23 May 2022, ‘Dialogos’ portal

The discussion of the issue of the prosecution of citizens accused of violating government orders banning demonstrations began in the Parliamentary Human Rights Committee.

The issue of the prosecution of citizens for violating government decrees banning demonstrations has been raised by the MP’s of AKEL and the Ecologists party Giorgos Koukoumas and Alexandra Attalidou, respectively.

AKEL MP Giorgos Koukoumas posted the following on social media on the issue:

“Today in the Parliamentary Human Rights Committee, together with the MP of the Ecologists Alexandra Attalidou, we tabled for discussion the issue of the persecution of citizens accused of violating government decrees that banned demonstrations.
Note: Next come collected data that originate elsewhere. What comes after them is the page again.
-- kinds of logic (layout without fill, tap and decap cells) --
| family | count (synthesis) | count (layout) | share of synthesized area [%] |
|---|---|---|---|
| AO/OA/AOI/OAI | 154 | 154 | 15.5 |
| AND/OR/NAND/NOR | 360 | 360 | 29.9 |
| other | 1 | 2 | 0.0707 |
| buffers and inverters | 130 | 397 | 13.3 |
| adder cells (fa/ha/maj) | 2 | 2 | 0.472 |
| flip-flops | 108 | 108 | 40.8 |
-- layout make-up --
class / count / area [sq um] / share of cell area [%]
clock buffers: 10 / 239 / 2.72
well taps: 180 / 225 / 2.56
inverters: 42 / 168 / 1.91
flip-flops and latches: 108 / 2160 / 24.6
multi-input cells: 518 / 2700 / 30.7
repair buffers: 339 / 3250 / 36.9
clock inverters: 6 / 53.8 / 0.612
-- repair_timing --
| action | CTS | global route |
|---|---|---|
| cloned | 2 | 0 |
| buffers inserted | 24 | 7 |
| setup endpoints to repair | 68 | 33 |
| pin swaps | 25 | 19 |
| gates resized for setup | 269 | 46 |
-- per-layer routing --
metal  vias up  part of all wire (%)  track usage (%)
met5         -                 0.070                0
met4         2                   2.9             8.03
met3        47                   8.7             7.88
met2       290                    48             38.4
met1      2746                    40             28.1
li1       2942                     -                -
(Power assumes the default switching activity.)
===== src/rtl/sparse_pe_stream_if.sv =====
// Stream bundle for one sparse processing element: top/left inputs,
// systolic forwards to bottom/right, and the result/status outputs.
interface sparse_pe_stream_if #(
  parameter int DATA_WIDTH = 8,
  parameter int INDEX_SIZE = 3
);
  logic                  up_valid, up_last;
  logic [DATA_WIDTH-1:0] up_data;
  logic [INDEX_SIZE-1:0] up_idx;
  logic                  left_valid, left_last;
  logic [DATA_WIDTH-1:0] left_data;
  logic [INDEX_SIZE-1:0] left_idx;
  logic                  down_valid, down_last;
  logic [DATA_WIDTH-1:0] down_data;
  logic [INDEX_SIZE-1:0] down_idx;
  logic                  right_valid, right_last;
  logic [DATA_WIDTH-1:0] right_data;
  logic [INDEX_SIZE-1:0] right_idx;
  logic [DATA_WIDTH-1:0] result;
  logic                  result_valid, busy, overflow;

  modport master (
    output up_valid, up_last, up_data, up_idx,
    output left_valid, left_last, left_data, left_idx,
    input  down_valid, down_last, down_data, down_idx,
    input  right_valid, right_last, right_data, right_idx,
    input  result, result_valid, busy, overflow
  );

  modport slave (
    input  up_valid, up_last, up_data, up_idx,
    input  left_valid, left_last, left_data, left_idx,
    output down_valid, down_last, down_data, down_idx,
    output right_valid, right_last, right_data, right_idx,
    output result, result_valid, busy, overflow
  );
endinterface


===== src/rtl/sparse_pe_stream.sv =====
// Sparse dot-product PE: intersects two index-ascending element streams,
// buffering unmatched elements per side, and emits a saturated result.
// Side 0 = up (column stream), side 1 = left (row stream).
module sparse_pe_stream #(
  parameter int DATA_WIDTH = 8,
  parameter int FRAC_BITS  = 4,
  parameter int INDEX_SIZE = 3,
  parameter int DEPTH      = 4,
  parameter int ACC_WIDTH  = 2*DATA_WIDTH+INDEX_SIZE
) (
  input logic              clk,
  input logic              rst,
  sparse_pe_stream_if.slave bus
);
  typedef enum logic [1:0] {IDLE, ACCUM, DONE} state_t;
  typedef struct packed {
    logic [INDEX_SIZE-1:0] idx;
    logic [DATA_WIDTH-1:0] data;
  } ent_t;

  localparam logic signed [ACC_WIDTH-1:0] SAT_MAX = ACC_WIDTH'((1 << (DATA_WIDTH-1)) - 1);
  localparam logic signed [ACC_WIDTH-1:0] SAT_MIN = ~SAT_MAX;

  state_t                        r_state, w_next;
  logic signed [ACC_WIDTH-1:0]   r_acc, w_acc_next;
  ent_t        [DEPTH-1:0]       r_buf [2];
  logic        [DEPTH-1:0]       r_bv  [2];
  ent_t        [DEPTH-1:0]       w_nbuf[2];
  logic        [DEPTH-1:0]       w_nbv [2];
  logic        [DEPTH-1:0]       w_keep[2];
  logic        [DEPTH-1:0]       w_clr [2];
  logic        [INDEX_SIZE-1:0]  r_latest[2];
  logic        [1:0]             r_seen, r_lastf;
  logic        [DATA_WIDTH-1:0]  r_result;
  logic                          r_rv, r_ovf;
  logic        [1:0]             w_in_v, w_in_last, w_acc, w_hit, w_ins, w_ovf_ev, w_last_done;
  logic        [INDEX_SIZE-1:0]  w_in_idx[2];
  logic        [DATA_WIDTH-1:0]  w_in_data[2], w_hit_data[2];
  logic                          w_same, w_done, w_load;

  // Fixed-point product: full-width multiply, arithmetic shift (floor), sign-extend.
  function automatic logic signed [ACC_WIDTH-1:0] f_delta(input logic [DATA_WIDTH-1:0] a,
                                                          input logic [DATA_WIDTH-1:0] b);
    logic signed [2*DATA_WIDTH-1:0] p;
    p = $signed({{DATA_WIDTH{a[DATA_WIDTH-1]}}, a}) * $signed({{DATA_WIDTH{b[DATA_WIDTH-1]}}, b});
    p = p >>> FRAC_BITS;
    return ACC_WIDTH'(p);
  endfunction

  function automatic logic [DATA_WIDTH-1:0] f_sat(input logic signed [ACC_WIDTH-1:0] a);
    if (a > SAT_MAX)      return SAT_MAX[DATA_WIDTH-1:0];
    else if (a < SAT_MIN) return SAT_MIN[DATA_WIDTH-1:0];
    else                  return a[DATA_WIDTH-1:0];
  endfunction

  // Match/buffer datapath: same-cycle match, opposite-buffer lookup, pruning, insertion.
  always_comb begin : p_datapath
    logic pre, cur;
    w_in_v      = {bus.left_valid, bus.up_valid};
    w_in_last   = {bus.left_last, bus.up_last};
    w_in_idx[0] = bus.up_idx;   w_in_idx[1]  = bus.left_idx;
    w_in_data[0] = bus.up_data; w_in_data[1] = bus.left_data;
    w_acc  = (r_state != DONE) ? w_in_v : 2'b00;
    w_same = w_acc[0] && w_acc[1] && (bus.up_idx == bus.left_idx);
    w_hit = '0; w_ins = '0; w_ovf_ev = '0; w_last_done = '0;
    pre = 1'b0; cur = 1'b0;
    for (int s = 0; s < 2; s++) begin
      w_hit_data[s] = '0;
      w_clr[s]      = '0;
    end
    // Lookup of each accepted element in the opposite side's buffer.
    for (int s = 0; s < 2; s++) begin
      if (w_acc[s] && !w_same) begin
        for (int i = 0; i < DEPTH; i++) begin
          if (!w_hit[s] && r_bv[s^1][i] && r_buf[s^1][i].idx == w_in_idx[s]) begin
            w_hit[s]        = 1'b1;
            w_hit_data[s]   = r_buf[s^1][i].data;
            w_clr[s^1][i]   = 1'b1;
          end
        end
      end
    end
    // Entries surviving matches and pruning; unmatched element shifts in at slot 0,
    // pushing only the contiguous valid prefix so age order is kept by position.
    for (int s = 0; s < 2; s++) begin
      for (int i = 0; i < DEPTH; i++)
        w_keep[s][i] = r_bv[s][i] && !w_clr[s][i] &&
                       !(r_seen[s^1] && (r_buf[s][i].idx < r_latest[s^1]));
      w_ins[s]    = w_acc[s] && !w_same && !w_hit[s];
      w_ovf_ev[s] = w_ins[s] && (&w_keep[s]);
      w_nbuf[s]   = r_buf[s];
      w_nbv[s]    = w_keep[s];
      if (w_ins[s]) begin
        w_nbuf[s][0] = '{idx: w_in_idx[s], data: w_in_data[s]};
        w_nbv[s][0]  = 1'b1;
        pre = w_keep[s][0];
        for (int i = 1; i < DEPTH; i++) begin
          cur = pre;
          pre = pre & w_keep[s][i];
          if (cur) begin
            w_nbuf[s][i] = r_buf[s][i-1];
            w_nbv[s][i]  = 1'b1;
          end
        end
      end
      w_last_done[s] = r_lastf[s] || (w_acc[s] && w_in_last[s]);
    end
    w_acc_next = r_acc;
    if (w_same)   w_acc_next = w_acc_next + f_delta(bus.up_data, bus.left_data);
    if (w_hit[0]) w_acc_next = w_acc_next + f_delta(bus.up_data, w_hit_data[0]);
    if (w_hit[1]) w_acc_next = w_acc_next + f_delta(w_hit_data[1], bus.left_data);
    w_done = &w_last_done;
  end

  // Next-state logic.
  always_comb begin
    w_next = r_state;
    w_load = 1'b0;
    case (r_state)
      IDLE:    if (|w_in_v) w_next = w_done ? DONE : ACCUM;
      ACCUM:   if (w_done)  w_next = DONE;
      DONE:    w_next = IDLE;
      default: w_next = IDLE;
    endcase
    if (w_next == DONE && r_state != DONE) w_load = 1'b1;
  end

  // State, accumulator, buffers, forwards and result registers.
  always_ff @(posedge clk) begin
    if (rst) begin
      r_state  <= IDLE;
      r_acc    <= '0;
      r_seen   <= '0;
      r_lastf  <= '0;
      r_result <= '0;
      r_rv     <= 1'b0;
      r_ovf    <= 1'b0;
      for (int s = 0; s < 2; s++) begin
        r_buf[s]    <= '0;
        r_bv[s]     <= '0;
        r_latest[s] <= '0;
      end
      bus.down_valid  <= 1'b0; bus.down_last  <= 1'b0; bus.down_data  <= '0; bus.down_idx  <= '0;
      bus.right_valid <= 1'b0; bus.right_last <= 1'b0; bus.right_data <= '0; bus.right_idx <= '0;
    end else begin
      bus.down_valid  <= bus.up_valid;   bus.down_last  <= bus.up_last;
      bus.down_data   <= bus.up_data;    bus.down_idx   <= bus.up_idx;
      bus.right_valid <= bus.left_valid; bus.right_last <= bus.left_last;
      bus.right_data  <= bus.left_data;  bus.right_idx  <= bus.left_idx;
      r_state <= w_next;
      r_rv    <= w_load;
      if (w_load) r_result <= f_sat(w_acc_next);
      if (|w_ovf_ev) r_ovf <= 1'b1;
      if (r_state == DONE) begin
        r_acc   <= '0;
        r_seen  <= '0;
        r_lastf <= '0;
        for (int s = 0; s < 2; s++) begin
          r_buf[s]    <= '0;
          r_bv[s]     <= '0;
          r_latest[s] <= '0;
        end
      end else begin
        r_acc <= w_acc_next;
        for (int s = 0; s < 2; s++) begin
          r_buf[s] <= w_nbuf[s];
          r_bv[s]  <= w_nbv[s];
          if (w_acc[s]) begin
            r_seen[s]   <= 1'b1;
            r_latest[s] <= w_in_idx[s];
            if (w_in_last[s]) r_lastf[s] <= 1'b1;
          end
        end
      end
    end
  end

  assign bus.result       = r_result;
  assign bus.result_valid = r_rv;
  assign bus.busy         = (r_state != IDLE);
  assign bus.overflow     = r_ovf;
endmodule


===== src/flat_wrapper.sv =====
// flat-port wrapper written by rule: the top's interface ports become plain ports
module sparse_pe_stream_flat 
#(
  parameter int DATA_WIDTH = 8,
  parameter int FRAC_BITS  = 4,
  parameter int INDEX_SIZE = 3,
  parameter int DEPTH      = 4,
  parameter int ACC_WIDTH  = 2*DATA_WIDTH+INDEX_SIZE
)
  (clk, rst, bus_up_valid, bus_up_last, bus_up_data, bus_up_idx, bus_left_valid, bus_left_last, bus_left_data, bus_left_idx, bus_down_valid, bus_down_last, bus_down_data, bus_down_idx, bus_right_valid, bus_right_last, bus_right_data, bus_right_idx, bus_result, bus_result_valid, bus_busy, bus_overflow);
  sparse_pe_stream_if #(.DATA_WIDTH(DATA_WIDTH), .INDEX_SIZE(INDEX_SIZE)) bus_i ();
  input logic clk;
  input logic rst;
  input wire logic [$bits(bus_i.up_valid)-1:0] bus_up_valid;
  input wire logic [$bits(bus_i.up_last)-1:0] bus_up_last;
  input wire logic [$bits(bus_i.up_data)-1:0] bus_up_data;
  input wire logic [$bits(bus_i.up_idx)-1:0] bus_up_idx;
  input wire logic [$bits(bus_i.left_valid)-1:0] bus_left_valid;
  input wire logic [$bits(bus_i.left_last)-1:0] bus_left_last;
  input wire logic [$bits(bus_i.left_data)-1:0] bus_left_data;
  input wire logic [$bits(bus_i.left_idx)-1:0] bus_left_idx;
  output wire logic [$bits(bus_i.down_valid)-1:0] bus_down_valid;
  output wire logic [$bits(bus_i.down_last)-1:0] bus_down_last;
  output wire logic [$bits(bus_i.down_data)-1:0] bus_down_data;
  output wire logic [$bits(bus_i.down_idx)-1:0] bus_down_idx;
  output wire logic [$bits(bus_i.right_valid)-1:0] bus_right_valid;
  output wire logic [$bits(bus_i.right_last)-1:0] bus_right_last;
  output wire logic [$bits(bus_i.right_data)-1:0] bus_right_data;
  output wire logic [$bits(bus_i.right_idx)-1:0] bus_right_idx;
  output wire logic [$bits(bus_i.result)-1:0] bus_result;
  output wire logic [$bits(bus_i.result_valid)-1:0] bus_result_valid;
  output wire logic [$bits(bus_i.busy)-1:0] bus_busy;
  output wire logic [$bits(bus_i.overflow)-1:0] bus_overflow;
  assign bus_i.up_valid = bus_up_valid;
  assign bus_i.up_last = bus_up_last;
  assign bus_i.up_data = bus_up_data;
  assign bus_i.up_idx = bus_up_idx;
  assign bus_i.left_valid = bus_left_valid;
  assign bus_i.left_last = bus_left_last;
  assign bus_i.left_data = bus_left_data;
  assign bus_i.left_idx = bus_left_idx;
  assign bus_down_valid = bus_i.down_valid;
  assign bus_down_last = bus_i.down_last;
  assign bus_down_data = bus_i.down_data;
  assign bus_down_idx = bus_i.down_idx;
  assign bus_right_valid = bus_i.right_valid;
  assign bus_right_last = bus_i.right_last;
  assign bus_right_data = bus_i.right_data;
  assign bus_right_idx = bus_i.right_idx;
  assign bus_result = bus_i.result;
  assign bus_result_valid = bus_i.result_valid;
  assign bus_busy = bus_i.busy;
  assign bus_overflow = bus_i.overflow;
  sparse_pe_stream #(.DATA_WIDTH(DATA_WIDTH), .FRAC_BITS(FRAC_BITS), .INDEX_SIZE(INDEX_SIZE), .DEPTH(DEPTH), .ACC_WIDTH(ACC_WIDTH)) u_core (.clk(clk), .rst(rst), .bus(bus_i));
endmodule

===== config.mk =====
export PLATFORM = sky130hd
export DESIGN_NAME = sparse_pe_stream_flat
export DESIGN_NICKNAME = d
export VERILOG_FILES = /design/src/rtl/sparse_pe_stream_if.sv /design/src/rtl/sparse_pe_stream.sv /design/src/flat_wrapper.sv
export SDC_FILE = /design/constraint.sdc
export NUM_CORES = 1
export LEC_CHECK = 0
export BUFFER_PORTS_ARGS = -buffer_cell sky130_fd_sc_hd__buf_4
export CORE_MARGIN = 2
export CORE_UTILIZATION = 61
export CTS_BUF_LIST = sky130_fd_sc_hd__clkbuf_2 sky130_fd_sc_hd__clkbuf_4 sky130_fd_sc_hd__clkbuf_8
export DETAILED_ROUTE_END_ITERATION = 16
export MAX_ROUTING_LAYER = met4
export PLACE_DENSITY = 0.79
export SETUP_SLACK_MARGIN = 0.1
export SYNTH_ARGS = -nofsm -noshare
export SYNTH_HDL_FRONTEND = slang
export SYNTH_SLANG_ARGS = --single-unit

===== constraint.sdc =====
create_clock -name clk -period 14.1 [get_ports clk]
set_clock_uncertainty 0.1 [all_clocks]
set_input_delay 1.41 -clock clk [delete_from_list [all_inputs] [get_ports clk]]
set_output_delay 1.41 -clock clk [all_outputs]
set_load 0.005 [all_outputs]

# After elaboration in Yosys (flattened, before gate mapping)

Memory sizes are Yosys's and may differ from the RTL's.
Cells that the tools add are included.

Flip-flop bits (word level): 61
Latch bits: 0
Memory bits (writable): 102
ROM bits: 0
Input port bits: 28
Output and inout port bits: 37
Logic and storage cells: 240
Memories: 3

Memories:

| name            | depth | bits a word | rd ports | clocked after Yosys merged registers in | wr ports | line                   | source |
|---|---|---|---|---|---|---|---|
| u_core.r_buf    | 2     | 44          | 2        | 0                                       | 2        | sparse_pe_stream.sv:26 | `ent_t [DEPTH-1:0] r_buf [2];` |
| u_core.r_bv     | 2     | 4           | 2        | 0                                       | 2        | sparse_pe_stream.sv:27 | `logic [DEPTH-1:0] r_bv [2];` |
| u_core.r_latest | 2     | 3           | 2        | 0                                       | 2        | sparse_pe_stream.sv:32 | `logic [INDEX_SIZE-1:0] r_latest[2];` |

Add/subtract/negate cells: 3
Multipliers: 3
Divide/modulo/power cells: 0
Magnitude comparators: 10
Equality and inequality tests: 13
Shift-type cells: 0
Multiplexer cells: 89
Bitwise operators: 16
Reductions and logical operators: 86

Operators by type and width:

| operator                                                              | number |
|---|---|
| 44-bit two-way mux                                                    | 6 |
| 8-bit two-way mux                                                     | 12 |
| 11-bit two-way mux                                                    | 6 |
| 19-bit by 12-bit adder with 19-bit output                             | 3 |
| 19-bit two-way mux                                                    | 3 |
| 1-bit logical AND                                                     | 49 |
| 8-bit by 8-bit multiplier with 16-bit output                          | 3 |
| 1-bit two-way mux                                                     | 45 |
| 4-bit two-way mux                                                     | 8 |
| 3-bit == test                                                         | 9 |
| 1-bit logical NOT                                                     | 25 |
| 3-bit < comparator                                                    | 8 |
| 19-bit by 8-bit > comparator with 1-bit output, second input constant | 1 |
| 19-bit by 8-bit < comparator with 1-bit output, second input constant | 1 |
| 3-bit two-way mux                                                     | 4 |
| 1-bit OR                                                              | 12 |
| 2-bit two-way mux                                                     | 4 |
| 4-bit AND reduction                                                   | 2 |
| 2-bit AND reduction                                                   | 3 |
| 2-bit OR reduction                                                    | 3 |
| 1-bit AND                                                             | 4 |
| 2-bit == test, second input constant                                  | 2 |
| 2-bit case mux with 2 select lines                                    | 1 |
| 2-bit by 1-bit == test with 1-bit output, second input constant       | 1 |
| other kinds (4)                                                       | 5 |

# Logic depth before layout (Yosys ltp)

Word-level depth: 30
Mapped depth: 50
Mapped depth without buffers: 48

# Worst setup path before layout

No wires, ideal clock.

Path type: input-to-reg
From: input port bus_left_idx[2]
To: register u_core.r_result[0], in the netlist u_core.bus.result[0]
Setup time: 140 ps
Arrival time: 10360 ps
Data required time: 13860 ps
Path slack: 3500 ps
Cell stages on the path: 44
Cells stage by stage: buf_6 > xor2_2 > or4b_1 > buf_4 > nand2_4 > clkbuf_1 > clkbuf_1 > nor3_1 > fa_1 > inv_1 > fa_1 > inv_1 > fa_1 > inv_1 > fa_1 > inv_1 > ha_1 > a21o_1 > (+8 left out) > nand2_1 > o31a_1 > xor2_1 > mux2_2 > ha_1 > a21o_1 > o21bai_1 > a211oi_1 > o21ai_0 > o211ai_1 > a21oi_1 > o31ai_1 > xnor2_1 > and2_1 > a2111o_1 > o41a_4 > nor2_4 > a221oi_2

Longest elaborated chain between the ends: 25

RTL lines:

| element                                        | line                    | source |
|---|---|---|
| from (decl)                                    | flat_wrapper.sv:21      | `input wire logic [$bits(bus_i.left_idx)-1:0] bus_left_idx;` |
| 3-bit == test                                  | sparse_pe_stream.sv:75  | `if (!w_hit[s] && r_bv[s^1][i] && r_buf[s^1][i].idx == w_in_idx[s]) begin` |
| 1-bit logical AND                              | sparse_pe_stream.sv:75  |  |
| 1-bit two-way mux                              | sparse_pe_stream.sv:75  |  |
| 1-bit two-way mux                              | sparse_pe_stream.sv:73  | `if (w_acc[s] && !w_same) begin` |
| 1-bit logical NOT                              | sparse_pe_stream.sv:75  |  |
| 1-bit logical AND (2 in series)                | sparse_pe_stream.sv:75  |  |
| 1-bit two-way mux                              | sparse_pe_stream.sv:75  |  |
| 1-bit two-way mux                              | sparse_pe_stream.sv:73  |  |
| (+8 left out)                                  | -                       |  |
| 8-bit two-way mux                              | sparse_pe_stream.sv:75  |  |
| 8-bit two-way mux                              | sparse_pe_stream.sv:73  |  |
| 8-bit by 8-bit multiplier with 16-bit output   | sparse_pe_stream.sv:45  | `p = $signed({{DATA_WIDTH{a[DATA_WIDTH-1]}}, a}) * $signed({{DATA_WIDTH{b[DATA_WIDTH-1]}}, b});` |
| 19-bit by 12-bit adder with 19-bit output      | sparse_pe_stream.sv:111 | `if (w_hit[1]) w_acc_next = w_acc_next + f_delta(w_hit_data[1], bus.left_data);` |
| 19-bit two-way mux *                           | sparse_pe_stream.sv:111 |  |
| 19-bit by 8-bit < comparator with 1-bit output | sparse_pe_stream.sv:52  | `else if (a < SAT_MIN) return SAT_MIN[DATA_WIDTH-1:0];` |
| 8-bit two-way mux                              | sparse_pe_stream.sv:52  |  |
| 8-bit two-way mux *                            | sparse_pe_stream.sv:51  | `if (a > SAT_MAX) return SAT_MAX[DATA_WIDTH-1:0];` |
| to (signal assigned)                           | sparse_pe_stream.sv:152 | `if (w_load) r_result <= f_sat(w_acc_next);` |
| to (decl)                                      | sparse_pe_stream.sv:34  | `logic [DATA_WIDTH-1:0] r_result;` |

Mark *: on every way between the ends. The rest lies on a longest branch, timed or not. The select of a mux whose other input is x is not followed.
A chain may end at the register's enable or synchronous reset.

# Worst setup path after layout

From: input port bus_up_idx[0]
To: register u_core.r_result[1], in the netlist u_core.bus.result[1]

Longest elaborated chain between the ends: 27

RTL lines:

| element                                        | line                    | source |
|---|---|---|
| from (decl)                                    | flat_wrapper.sv:17      | `input wire logic [$bits(bus_i.up_idx)-1:0] bus_up_idx;` |
| 3-bit == test                                  | sparse_pe_stream.sv:75  |  |
| 1-bit logical AND                              | sparse_pe_stream.sv:75  |  |
| 1-bit two-way mux                              | sparse_pe_stream.sv:75  |  |
| 1-bit two-way mux                              | sparse_pe_stream.sv:73  |  |
| 1-bit logical NOT                              | sparse_pe_stream.sv:75  |  |
| 1-bit logical AND (2 in series)                | sparse_pe_stream.sv:75  |  |
| 1-bit two-way mux                              | sparse_pe_stream.sv:75  |  |
| 1-bit two-way mux                              | sparse_pe_stream.sv:73  |  |
| (+10 left out)                                 | -                       |  |
| 8-bit by 8-bit multiplier with 16-bit output   | sparse_pe_stream.sv:45  |  |
| 19-bit by 12-bit adder with 19-bit output      | sparse_pe_stream.sv:110 | `if (w_hit[0]) w_acc_next = w_acc_next + f_delta(bus.up_data, w_hit_data[0]);` |
| 19-bit two-way mux                             | sparse_pe_stream.sv:110 |  |
| 19-bit by 12-bit adder with 19-bit output      | sparse_pe_stream.sv:111 |  |
| 19-bit two-way mux *                           | sparse_pe_stream.sv:111 |  |
| 19-bit by 8-bit < comparator with 1-bit output | sparse_pe_stream.sv:52  |  |
| 8-bit two-way mux                              | sparse_pe_stream.sv:52  |  |
| 8-bit two-way mux *                            | sparse_pe_stream.sv:51  |  |

Marks and branches as above.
A year and a half ago there was a major debate on this issue, with the government insisting that it could, citing the pandemic, ban all demonstrations indefinitely and universally.

Using this pretext, the government unleashed the police and the police “anti-riot” water cannon against the first “Enough” anti-government demonstration which took place on 13 February 2021. In contrast, AKEL, a group of lawyers and others stressed that on the one hand the pandemic’s exceptional circumstances allowed for restrictions on the right to demonstrate (time, space, protection measures), but not an absolute ban to be imposed on demonstrations. One year onwards, it is now clear in the most formal way who was right and who was wrong.

Last March, the European Court of Human Rights, in a judgment against Switzerland (15 March 2022, Communauté genevoise d’ action syndicale (CGAS) c.Suisse – 21881/20), confirmed that a complete and prolonged ban on the demonstrations constitutes a disproportionate and for that reason unacceptable measure.

It is useful to learn, even when an issue is no longer front page news, who in the end is vindicated and who is not. Of course, it is not the lack of knowledge of laws that is the problem of the DISY government, but its structural authoritarianism and arrogance.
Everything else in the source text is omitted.